Indícios de fraudes envolvendo o seguro DPVAT voltaram ao centro do debate na Assembleia Legislativa do Espírito Santo (Ales). Durante sessão realizada nesta terça-feira (17), o deputado Delegado Danilo Bahiense (PL) afirmou que investigações preliminares apontam irregularidades em pelo menos 466 boletins unificados registrados no estado.
Segundo o parlamentar, que preside a Comissão de Segurança, a apuração começou após denúncias iniciais e evoluiu para a identificação de padrões que sugerem a existência de um esquema estruturado.
Entre os indícios levantados estão a repetição de números de telefone vinculados a centenas de boletins, uso de e-mails de escritórios de assessoria securitária nos dados das supostas vítimas e relatos padronizados, com textos semelhantes e até erros de digitação idênticos.
Também foram identificados registros feitos de forma on-line e validados por servidores em municípios diferentes daqueles onde os fatos teriam ocorrido, o que levanta suspeitas sobre a autenticidade dos processos.
“O que parecia um fato isolado revelou indícios consistentes de um possível esquema estruturado, com características típicas de atuação organizada”, afirmou Bahiense.

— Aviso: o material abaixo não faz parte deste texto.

From an optimization exercise on the open Yosys and OpenROAD flow, aimed at small area, a short achievable clock period and few clock cycles per item; shortcuts taken in it are not production practice.
In this exercise RTL edits were held to simulation tests only and were not proved equivalent to the original.
Power is estimated from default activity; no workload was simulated.

Setup of P:
==> flow/design.v (excerpt) <==
module port_range_table_core #(
   parameter int DEPTH = prt_pkg::TABLE_DEPTH_DEF
) (
   input  logic        clock,
   input  logic        reset,
   input  logic        req_valid,
   output logic        req_ready,
   input  logic [1:0]  req_command,
   input  logic [15:0] req_first_port,
   input  logic [15:0] req_range_size,
   input  logic        req_protocol,
   output logic        rsp_valid,
   input  logic        rsp_ready,
   output logic [2:0]  rsp_status,
   output logic        rsp_hit,
   output logic [4:0]  rsp_entries_used
);
Size in the first run: about 720 flip-flops, ~50 I/O pins, about 40000 um^2 of cells after synthesis.
==> flow/config.mk <==
export PLATFORM = sky130hd
export DESIGN_NAME = port_range_table_core
export DESIGN_NICKNAME = port_range_table_core
export VERILOG_FILES = /design/flow/design.v
export SDC_FILE = /design/flow/constraint.sdc
export NUM_CORES = 4
export LEC_CHECK = 0
export CAP_MARGIN = 20
export CORE_MARGIN = 2
export CORE_UTILIZATION = 60
export CTS_BUF_LIST = sky130_fd_sc_hd__clkbuf_8 sky130_fd_sc_hd__clkbuf_16
export CTS_CLUSTER_DIAMETER = 60
export CTS_CLUSTER_SIZE = 20
export SETUP_SLACK_MARGIN = 2.8
export SLEW_MARGIN = 20
==> flow/constraint.sdc <==
create_clock -name core_clock -period 5.0 [get_ports {clock}]
set_input_delay 1.0000 -clock core_clock [delete_from_list [all_inputs] [get_ports {clock}]]
set_output_delay 1.0000 -clock core_clock [all_outputs]
set_load 0.01 [all_outputs]
run.sh (not shown) runs the stock make flow with config.mk's settings and CLKGATE_MAP_FILE= SYNTH_SCRIPT=/design/flow/synth_recipe.tcl, a recipe that flattens the netlist after the stock synthesis.
P has completed all stages; timing, DRC and antenna checks passed.
Testbench counts of P, summed over its fixed seeds: cycles 12,024, items 12,000.
Inputs modified between P and Q:
--- a/flow/design.v
+++ b/flow/design.v
@@ -68,49 +68,50 @@
    output logic [DEPTH-1:0]     overlap,     
    output logic [DEPTH-1:0]     exact,       
    output logic [DEPTH-1:0]     first_free,
    output logic [DEPTH-1:0]     valid,
    output logic                 full
 );
    logic [32:0]        mem [DEPTH];    
    prt_pkg::entry_type key2_st;
    assign key2_st = {key2.proto, ~key2.start, key2.stop};
-   logic [DEPTH-1:0]   valid_ff, valid_in;
+   logic [DEPTH-1:0]   valid_ff, valid_in, keep;
    logic               full_ff;
    for (genvar i = 0; i < DEPTH; i++) begin : g_ent
       prt_pkg::match_type m;
       prt_pkg::entry_type ent;
       assign ent = mem[i];
       prt_cmp_inv u_cmp (
          .key   (key1),
          .entry (ent),
          .match (m)
       );
-      assign overlap[i] = m.overlap && valid_ff[i];
-      assign exact[i]   = m.exact && valid_ff[i];
+      assign overlap[i] = m.overlap && keep[i];
+      assign exact[i]   = m.exact && keep[i];
       always_ff @(posedge clock) begin
          if (!valid_ff[i]) begin
             mem[i] <= key2_st;
          end
       end
    end
    always_comb begin
       logic seen;
       seen = 1'b0;
       for (int i = 0; i < DEPTH; i++) begin
          first_free[i] = !valid_ff[i] && !seen;
          seen          = seen || !valid_ff[i];
       end
    end
    assign full  = full_ff;
    assign valid = valid_ff;
+   assign keep = valid_ff & ~del_vec;
    always_comb begin
-      valid_in = valid_ff & ~del_vec;
+      valid_in = keep;
       if (add_en) valid_in = valid_in | first_free;
    end
    always_ff @(posedge clock) begin
       if (reset) begin
          valid_ff <= '0;
          full_ff  <= 1'b0;
       end else begin
          valid_ff <= valid_in;
          full_ff  <= (full_ff && !del_en) || (add_en && one_free);
@@ -152,19 +153,19 @@
    logic               byp_ov2_ff, byp_ex2_ff;
    logic [DEPTH-1:0]   prev_add_ff;    
    logic [DEPTH-1:0]   valid, ov2, del_vec, first_free;
    logic               added_ff, ov_byp, ex_byp;
    logic [DEPTH-1:0]   ex1, ex2_ff, ex2;
    logic               any_ov, any_ex, full;
    logic               add_ok, del_ok;
    logic [2:0]         status_in;
    logic               hit_in;
-   logic [CNT_W-1:0]   used_ff, used_in, used_up, used_dn;
+   logic [CNT_W-1:0]   used_ff, used_in, used_up_ff, used_dn_ff, used_p2, used_m2;
    logic [8:0]         q_mem [QD];
    logic [8:0]         q_in;
    logic [2:0]         q_cnt_ff;       
    logic               q_nonempty_ff;
    logic [2:0]         inflight_ff;    
    logic               ready_ff;
    assign accept    = req_valid && req_ready;
    assign pop       = rsp_valid && rsp_ready;
    assign port_sum  = {1'b0, req_first_port} + {1'b0, req_range_size};
@@ -217,20 +218,20 @@
    always_ff @(posedge clock) begin
       bad2_ff    <= bad1_ff;
       cmd2_ff    <= cmd1_ff;
       key2_ff    <= key1_ff;
       ov2_ff     <= ov1;
       ex2_ff     <= ex1;
       byp_ov2_ff <= byp1.overlap;
       byp_ex2_ff <= byp1.exact;
    end
-   assign ov2     = ov2_ff & valid;
-   assign ex2     = ex2_ff & valid;
+   assign ov2     = ov2_ff;
+   assign ex2     = ex2_ff;
    assign ov_byp  = byp_ov2_ff && added_ff;
    assign ex_byp  = byp_ex2_ff && added_ff;
    assign any_ov  = (|ov2) || ov_byp;
    assign any_ex  = (|ex2) || ex_byp;
    assign add_ok  = is_add2_ff && !any_ov && !full;
    assign del_ok  = is_del2_ff && any_ex;
    assign del_vec = (ex2 | (prev_add_ff & {DEPTH{byp_ex2_ff}})) & {DEPTH{is_del2_ff}};
    always_comb begin
       status_in = prt_pkg::ST_OK;
@@ -245,33 +246,41 @@
             end
             prt_pkg::CMD_DELETE: begin
                if (!any_ex)    status_in = prt_pkg::ST_NOTFOUND;
             end
             prt_pkg::CMD_COLL: hit_in = any_ov;
             default:           hit_in = any_ex;
          endcase
       end
    end
-   assign used_up = used_ff + CNT_W'(1);
-   assign used_dn = used_ff - CNT_W'(1);
+   assign used_p2 = used_ff + CNT_W'(2);
+   assign used_m2 = used_ff - CNT_W'(2);
    always_comb begin
       used_in = used_ff;
       if (add_ok) begin
-         used_in = used_up;
+         used_in = used_up_ff;
       end else if (del_ok) begin
-         used_in = used_dn;
+         used_in = used_dn_ff;
       end
    end
    always_ff @(posedge clock) begin
       if (reset) begin
-         used_ff <= '0;
-      end else begin
-         used_ff <= used_in;
+         used_ff    <= '0;
+         used_up_ff <= CNT_W'(1);
+         used_dn_ff <= '1;
+      end else if (add_ok) begin
+         used_ff    <= used_up_ff;
+         used_up_ff <= used_p2;
+         used_dn_ff <= used_ff;
+      end else if (del_ok) begin
+         used_ff    <= used_dn_ff;
+         used_up_ff <= used_ff;
+         used_dn_ff <= used_m2;
       end
    end
    assign q_in = {status_in, hit_in, 5'(used_in)};
    always_ff @(posedge clock) begin
       for (int i = 0; i < QD; i++) begin
          if (pop) begin
             if (32'(i + 1) < 32'(q_cnt_ff)) begin
                q_mem[i] <= q_mem[i + 1 < QD ? i + 1 : i];
             end else if (32'(i + 1) == 32'(q_cnt_ff)) begin
Results
Side by side, reg-to-reg setup timing slack turned out lower in Q than in P. In terms of share of synthesized area spent on multiplexers, P and Q differ only marginally. Delta (Q minus P): antenna diode instance count now sits lower; highest clock rate lost about 1.3%; global-route usage over all layers moved down; power decreased 0.23 mW.
Testbench counts of Q, summed over its fixed seeds: cycles 12,024, items 12,000.

-- afterwards: timing with drivers on the ports --
In the flow no input, the clock included, has a driving cell. The finished layouts below were timed again as built, in two steps. Step 1 sets driving cells, clkbuf_16 on the clock port and buf_2 on the other inputs (assumed; they add their load-dependent delay and slew). Step 2, shift: input delay + t, output delay - t, t = (earliest + latest rising clock arrival at the registers) / 2. This alone moves slack from input paths to output paths. Slacks: ideal / step 1 / step 2; pairs: ideal / step 1.
run	t (ns)	setup WS [ns]	hold slack, ns	worst data-port slew with drivers (ns)	cell pins on the clock port's net
P	0.726	2.652 / 2.652 / 2.058	0.377 / 0.377 / 0.377	0.05	1
Q	0.720	2.622 / 2.622 / 2.045	0.409 / 0.409 / 0.409	0.04	1
After both steps setup and hold are still met in every run listed. The setup slack of P, which loses most, moves by 0.000 ns with the drivers and by -0.594 ns with both steps.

De acordo com o deputado, relatos de pessoas ouvidas pela comissão indicam que as informações registradas nos boletins não correspondem à realidade. Há ainda menções a divisão dos valores pagos pelo seguro, com repasses entre beneficiários, captadores e assessores.
Os indícios apurados apontam para possíveis crimes como falsidade ideológica, inserção de dados falsos em sistemas, associação criminosa e até corrupção, além de eventual prejuízo financeiro à Caixa Econômica Federal, responsável pelos pagamentos do DPVAT.
A Comissão de Segurança deve aprofundar as investigações, com oitivas de envolvidos e encaminhamento de relatórios a órgãos de controle, incluindo o Ministério Público e a Corregedoria da Polícia Civil.
Segundo o parlamentar, o objetivo é identificar responsabilidades e impedir o uso indevido de estruturas públicas em esquemas que prejudicam vítimas reais de acidentes de trânsito.
A apuração segue em andamento e o número de casos com indícios de irregularidade pode aumentar à medida que as análises forem ampliadas.